Abordar la lectura para niños en un
contexto hospitalario es una experiencia que parte, sencillamente, de la
curiosidad. Saber que efectos podría tener para un niño hospitalizado escuchar
la lectura en voz alta de un cuento o la narración de otro. Imaginarse un
contexto como el hospital; generalmente tenso, carente de distracciones para
los pacientes o estrategias motivacionales que contribuyan a su recuperación,
dónde deben adaptarse a las rutinas propias de este sitio y las personas que
allí laboran, era sencillo, pero ubicar en esa realidad a la lectura y ver en
ella un medio de enriquecimiento para los niños pacientes que exigía, por
supuesto, la preparación del promotor tanto en lo personal como en lo
profesional; era un reto atrayente. Se convirtía en el querer descubrir qué
podría pasar, qué resultados traería. Y se afrontó.
La investigación se aplicó en el
Hospital Central de San Cristóbal, específicamente en el piso 9 entre las áreas
de pediatría médica, quirúrgica y cronología. Una vez conseguida la autorización
para ingresar a estas áreas el siguiente paso fue la aplicación de un
diagnóstico que abarcó la entrevista semi estructurada a las docentes de aula
hospitalaria para estar al corriente de las características generales de los
niños, del ambiente, actividades de lectura que se ofrecían y necesidades. A su
vez, se empleó la observación participante como medio para familiarizarse con el
entorno y obtener los datos necesarios para la aplicación de las estrategias.
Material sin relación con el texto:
`src/rtl/hzd_pkg.sv`:
```
// Package: shared types for the load-use stall unit.
// Assumes: consumers treat the fields as active-high controls.
package hzd_pkg;

    // Front-end control produced by the stall unit
    typedef struct packed {
        logic pc_we;     // program counter may advance
        logic ifid_we;   // fetch/decode register may load
        logic bubble;    // zero the control bundle entering execute
    } hzd_ctrl_t;

    // Control word when the pipeline flows freely
    localparam hzd_ctrl_t HZD_FLOW  = '{pc_we: 1'b1, ifid_we: 1'b1, bubble: 1'b0};
    // Control word when the front end must hold one cycle
    localparam hzd_ctrl_t HZD_HOLD  = '{pc_we: 1'b0, ifid_we: 1'b0, bubble: 1'b1};

endpackage

```
`src/rtl/hzd_src_cmp.sv`:
```
// Module: compares one decode source number with the execute destination.
// Assumes: register 0 is hard-wired to zero when ZERO_REG_FIXED is 1, so a
// write to it is never a real dependency.
module hzd_src_cmp #(
    parameter int AW             = 5,
    parameter bit ZERO_REG_FIXED = 1'b1
) (
    input  logic [AW-1:0] src,
    input  logic [AW-1:0] dst,
    output logic          hit
);

    logic same;

    // Equality of the two register numbers
    always_comb same = (src == dst);

    generate
        if (ZERO_REG_FIXED) begin : g_zero_fixed
            // Writes to register 0 carry no data, so they never count
            always_comb hit = same && (dst != '0);
        end else begin : g_zero_plain
            // Every register is real, so plain equality decides
            always_comb hit = same;
        end
    endgenerate

endmodule

```
`src/rtl/hzd_detect.sv`:
```
// Module: finds a load-use dependency across all decode sources.
// Assumes: mem_rd marks a load in execute; the other execute-stage producers
// are covered by forwarding and never need a stall.
module hzd_detect #(
    parameter int AW   = 5,
    parameter int NSRC = 2
) (
    input  logic [NSRC-1:0][AW-1:0] srcs,
    input  logic [AW-1:0]           dst,
    input  logic                    mem_rd,
    output logic                    hazard
);

    logic [NSRC-1:0] hits;

    generate
        for (genvar i = 0; i < NSRC; i++) begin : g_src
            hzd_src_cmp #(.AW(AW), .ZERO_REG_FIXED(1'b1)) u_cmp (
                .src (srcs[i]),
                .dst (dst),
                .hit (hits[i])
            );
        end
    endgenerate

    // A stall is needed only when a load produces a register that is read
    always_comb hazard = mem_rd && (|hits);

endmodule

```
`src/rtl/hzd_ctrl_gen.sv`:
```
// Module: turns the hazard flag into the front-end control word.
// Assumes: one hold cycle is enough because the load leaves execute on the
// next edge and a bubble takes its place.
module hzd_ctrl_gen
    import hzd_pkg::*;
(
    input  logic      hazard,
    output hzd_ctrl_t ctl
);

    // Choose between the freeze word and the free-flow word
    always_comb ctl = hazard ? HZD_HOLD : HZD_FLOW;

endmodule

```
`src/rtl/hzd_load_use_unit.sv`:
```
// Module: top of the load-use stall unit in the decode stage.
// Purpose: holds the PC and the fetch/decode register and requests a zeroed
// control bundle whenever decode reads a register that a load in execute
// has not yet returned.
// Assumes: the datapath applies ctrl_bubble_sel at the input of the execute
// register, and forwarding covers every other dependency. The unit is
// combinational and holds no state.
module hzd_load_use_unit
    import hzd_pkg::*;
#(
    parameter int AW = 5
) (
    input  logic [AW-1:0] dec_src_a,
    input  logic [AW-1:0] dec_src_b,
    input  logic [AW-1:0] exe_dst,
    input  logic          exe_mem_rd,
    output logic          pc_wr_en,
    output logic          ifid_wr_en,
    output logic          ctrl_bubble_sel
);

    localparam int NSRC = 2;

    logic [NSRC-1:0][AW-1:0] srcs;
    logic                    hazard;
    hzd_ctrl_t               ctl;

    // Gather the decode source numbers into one vector
    always_comb srcs = {dec_src_b, dec_src_a};

    hzd_detect #(.AW(AW), .NSRC(NSRC)) u_detect (
        .srcs   (srcs),
        .dst    (exe_dst),
        .mem_rd (exe_mem_rd),
        .hazard (hazard)
    );

    hzd_ctrl_gen u_ctrl (
        .hazard (hazard),
        .ctl    (ctl)
    );

    // Drive the three front-end controls from the control word
    always_comb begin
        pc_wr_en        = ctl.pc_we;
        ifid_wr_en      = ctl.ifid_we;
        ctrl_bubble_sel = ctl.bubble;
    end

endmodule

```
`config.mk`:
```
export PLATFORM = sky130hd
export DESIGN_NAME = hzd_load_use_unit
export DESIGN_NICKNAME = d
export VERILOG_FILES = /design/src/rtl/hzd_pkg.sv /design/src/rtl/hzd_src_cmp.sv /design/src/rtl/hzd_detect.sv /design/src/rtl/hzd_ctrl_gen.sv /design/src/rtl/hzd_load_use_unit.sv
export SDC_FILE = /design/constraint.sdc
export NUM_CORES = 1
export LEC_CHECK = 0
export ABC_AREA = 0
export BUFFER_PORTS_ARGS = -buffer_cell sky130_fd_sc_hd__buf_2
export CAP_MARGIN = 20
export CORE_AREA = 2 2 39 41
export DETAILED_ROUTE_END_ITERATION = 16
export DIE_AREA = 0 0 41 43
export PLACE_DENSITY = 0.37
export SLEW_MARGIN = 40
export SYNTH_ARGS = -nofsm -noshare
export SYNTH_HDL_FRONTEND = slang
export SYNTH_SLANG_ARGS = --single-unit
```
`constraint.sdc`:
```
create_clock -name vclk -period 2.4
set_input_delay 0.24 -clock vclk [all_inputs]
set_output_delay 0.24 -clock vclk [all_outputs]
set_load 0.05 [all_outputs]
```
==> metrics.txt, run 1 <==
Max FO, Critical Path 3; clkbuf count 0; largest family of logic cells by synthesized area XOR/XNOR gates; Yosys cell types 8; RSZ-0062 raised after global routing false; first-pass GRT wire length roughly 680 µm; power consumption 47.4 µW; Final GP Congestion 0.580; setup TNS 0 ns; die height 43 µm; Crit path largest cell delay 0.53 ns; via count 200; Area growth, synth to finish 72.9%; Tot GR Track Use 5.29%; Max Clock Freq around 610 MHz; GRT Residual Overflow 0; final sequential cell count 0; status finished clean; core area about 1400 µm²; simple-gate share of the synthesized area 19.5%; register area share after synthesis 0%; diodes inserted 0; Startpoint Class input port; vias in the first global route 183; Fin. Hold Viols 0; hold_ws a little under 0.9 ns; Final min period approximately 1.6 ns; Layout fillers 163; Hold Path Depth 3; cell chain of the critical path buf_2 -> or4_4 -> o211ai_1 -> buf_2; largest net degree at the start of global routing 5; post-synthesis mux area share 0%; Power per Cell Area 186 nW/µm²; Mean Syn Cell Area 7.77 µm²; Mapped Nets 35; antenna violations before repair 0; Die X 41 µm; setup violators final 0; DRT antenna net count 0; Port Buf Inserts 19; DRC viols 0; Initial Util about a tenth; Crit Path Category in2out; crit path DAT 1.39 ns; Starting DRT DRC Count 3; Worst VDD drop 48.1 µV; Post-Synth Adder-Cell Area 0%; Initial DRT Pass Iterations 4; Die Footprint about 1800 µm²; Max Cap Viol 0; IO Pins 19; HP Class in2out; Data required, critical path between 2 and 2.5 ns; Netlist Area Pre-Place between 100 and 150 µm²; Critical Path Slowest Stage Cell or4_4; fraction of the mapped netlist area in compound gates between 10% and 20%; slew margin rel. 83.4%; postcts setup bufs 0; synth warn 0; Crit. End Element primary output; period utilization about two thirds; Final Max Tran Viols 0; Synth Area in XOR/XNOR between 50% and 60%; Post-Synthesis Cells 19; share of layout cells above drive strength 1 between 50% and 60%; DR vias/cell 3.77; Post-CTS Resized 0; FP Rows 14; Hold Path End ifid_wr_en; register area 0 µm²; nets@finish 55; leakage ~0.00011 µW; routed wire length 440 µm; Routed WL per cell 8.30 µm; hold_sp exe_mem_rd; worst slew pin tran 0.251 ns; most frequent CP cell buf_2; Hold Buf Count CTS 0
==> critical path: cells and delay by family <==
family	cells	cell delay [ns]
simple gates	1	0.53
buf+inv	2	0.42
compound gates	1	0.20
==> cells in the mapped netlist, drive strengths merged <==
cell	n	area share [%]
o211ai	1	5.1
o211a	1	6.8
o22ai	1	4.2
xnor2	10	59
nand2	2	5.1
nand3	2	6.8
or4	1	7.6
buf	1	5.1
==> power breakdown <==
part,total [µW],switching (µW),internal (µW)
clock network,0,0,0
logic,47.4,22.8,24.6
registers,0,0,0
==> how the worst max path moves through the flow <==
stage | end | slack, ns | cells past startpoint | start
final | pc_wr_en | 0.77 | 4 | exe_dst[0]
after detailed placement | pc_wr_en | 0.75 | 4 | exe_dst[0]
after floorplan | pc_wr_en | 0.22 | 3 | exe_dst[0]
after CTS | pc_wr_en | 0.75 | 4 | exe_dst[0]
after global placement | ifid_wr_en | 0.75 | 4 | exe_dst[0]
after global routing | pc_wr_en | 0.67 | 4 | exe_dst[0]
==> through the flow <==
step | worst slack (ns) | cell area [µm²] | std cells | utilization [%]
CTS | 0.746 | 255 | 53 | 18.4
detailed placement | 0.746 | 255 | 53 | 18.4
finish | 0.765 | 255 | 53 | 18.4
floorplan | 0.217 | 148 | 19 | -
global placement | 0.753 | 255 | 53 | 18.4
global route | 0.666 | 255 | 53 | 18.4
==> layout make-up <==
cell class,instances,area (µm²),share of cell area (%)
multi-input cells,18,140,54.9
repair buffers,19,95.1,37.3
well taps,16,20.0,7.84
==> layer usage <==
| layer | wire (µm) | global-route usage [%] |
|---|---|---|
| met1 | 180 | 7.28 |
| met2 | 192 | 9.06 |
| met3 | 67 | 0.524 |
| met4 | 0 | 0 |
| met5 | 0 | 0 |
==> kinds of logic after synthesis <==
kind of cell	after synthesis
buffers and inverters	1
xor gates and xnor gates	10
AOI/OAI and AO/OA	3
and+or+nand+nor	5
==> cells in the final DEF (no fill, tap or decap) <==
cell type,netlist,layout
o211a_1,1,1
xnor2_1,10,10
nand2_1,2,2
buf_2,0,19
nand3_1,2,2
o211ai_1,1,1
o22ai_1,1,1
or4_4,1,1
No activity file was read; power rests on OpenSTA's default activity.
==> run 2, diff against run 1 <==
==> constraint.sdc (replaced) <==
create_clock -name vclk -period 1.6
set_input_delay 0.16 -clock vclk [all_inputs]
set_output_delay 0.16 -clock vclk [all_outputs]
set_load 0.05 [all_outputs]
==> run 2 against run 1 <==
Compared with the run above: non-clock buffer count unchanged; design area unchanged; die area unchanged; worst setup slack worse by 0.64 ns; clock-buffer cell count unchanged; highest routed layer unchanged.
==> metrics.txt, run 2 (synthesis results as in run 1) <==
Fin. Hold Viols 0; most frequent CP cell buf_2; antenna violations before repair 0; final sequential cell count 0; nets@finish 55; Area growth, synth to finish 72.9%; non-filler cells, final 53; Starting DRT DRC Count 3; Crit path largest cell delay 0.53 ns; GRT Residual Overflow 0; Crit Path Category in2out; HP Class in2out; IO Pins 19; Clk pwr share 0%; register area 0 µm²; diodes inserted 0; Max Cap Viol 0; Initial Util 10.7%; hold_sp exe_mem_rd; cell internal pwr 36.9 µW; Final GP Congestion 0.573; RSZ-0062 raised after global routing false; Tot GR Track Use 5.09%; slew margin rel. a little over four fifths; Data required, critical path between 1 and 1.5 ns; postcts setup bufs 0; DR vias/cell 3.51; Post-CTS Resized 0; Die Footprint 1760 µm²; Initial DRT Pass Iterations 4; switch share 47.8%; Routed WL per cell 7.55 µm; Die X 41 µm; via count 186; most frequent cells in the layout buf_2 (19), xnor2_1 (10), nand3_1 (2), nand2_1 (2); Final Util 18.4%; crit path DAT around 1.3 ns; die height about 43 µm; routed wire length 400 µm; core area 1380 µm²; Sequential Power Share 0%; setup violators final 0; Startpoint Class input port; net switching power around 34 µW; Worst VDD drop 61.6 µV; leakage 0.000115 µW; most common cell after layout, fill and taps aside buf_2; worst setup path startpoint exe_dst[0]; Max FO, Critical Path 3; Critical Path Slowest Stage Cell or4_4; Final Max Tran Viols 0; DRC viols 0; status finished clean; period utilization 92.3%; largest net degree at the start of global routing 5; Crit. End Element primary output; first-pass GRT wire length 669 µm; FP Rows 14; DRT antenna net count 0; Cells after DPL 53; cell chain of the critical path buf_2 -> or4_4 -> o211ai_1 -> buf_2; Power per Cell Area about 280 nW/µm²; setup TNS 0 ns; Combinational Power Share 100.0%; worst slew pin tran 0.253 ns; vias in the first global route 181; Hold Buf Count CTS 0; Max Clock Freq 677 MHz; clkbuf count 0; Final min period 1.48 ns; Port Buf Inserts 19; share of layout cells above drive strength 1 54.1%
Durante el diagnóstico, la promotora empleó lectura en voz alta de cuentos,
adivinanzas y poemas. Narraciones y dramatizaciones.
El resultado del diagnostico permitió
orientar la investigación. Conocer a los niños, comprender el estado de ánimo
que genera la situación en la que se encuentran, generar un lazo de confianza
con ellos y sus familiares o compañeros; determinar los tipos de textos que los
pacientes difrutaban más; asi como también, las estrategias. Se determinó que
el componente lúdico contribuía en el disfrute del texto y que los recursos a
utilizar estarían enmarcados en calidad literaria sujetos a criterios como
temas, tipo de letras, ilustraciones y formato acordes al contexto y las
necesidades de los niños. Posteriormente se aplicó “Un antojito literario para
el hospital” Programa de animación a la lectura para niños hospitalizados.
Entre sus objetivos se planteó la formación de estudiantes como promotores de
lectura por lo cual se organizó en tres etapas: Organización de un club de
lectura, talleres de formación y acciones de promoción.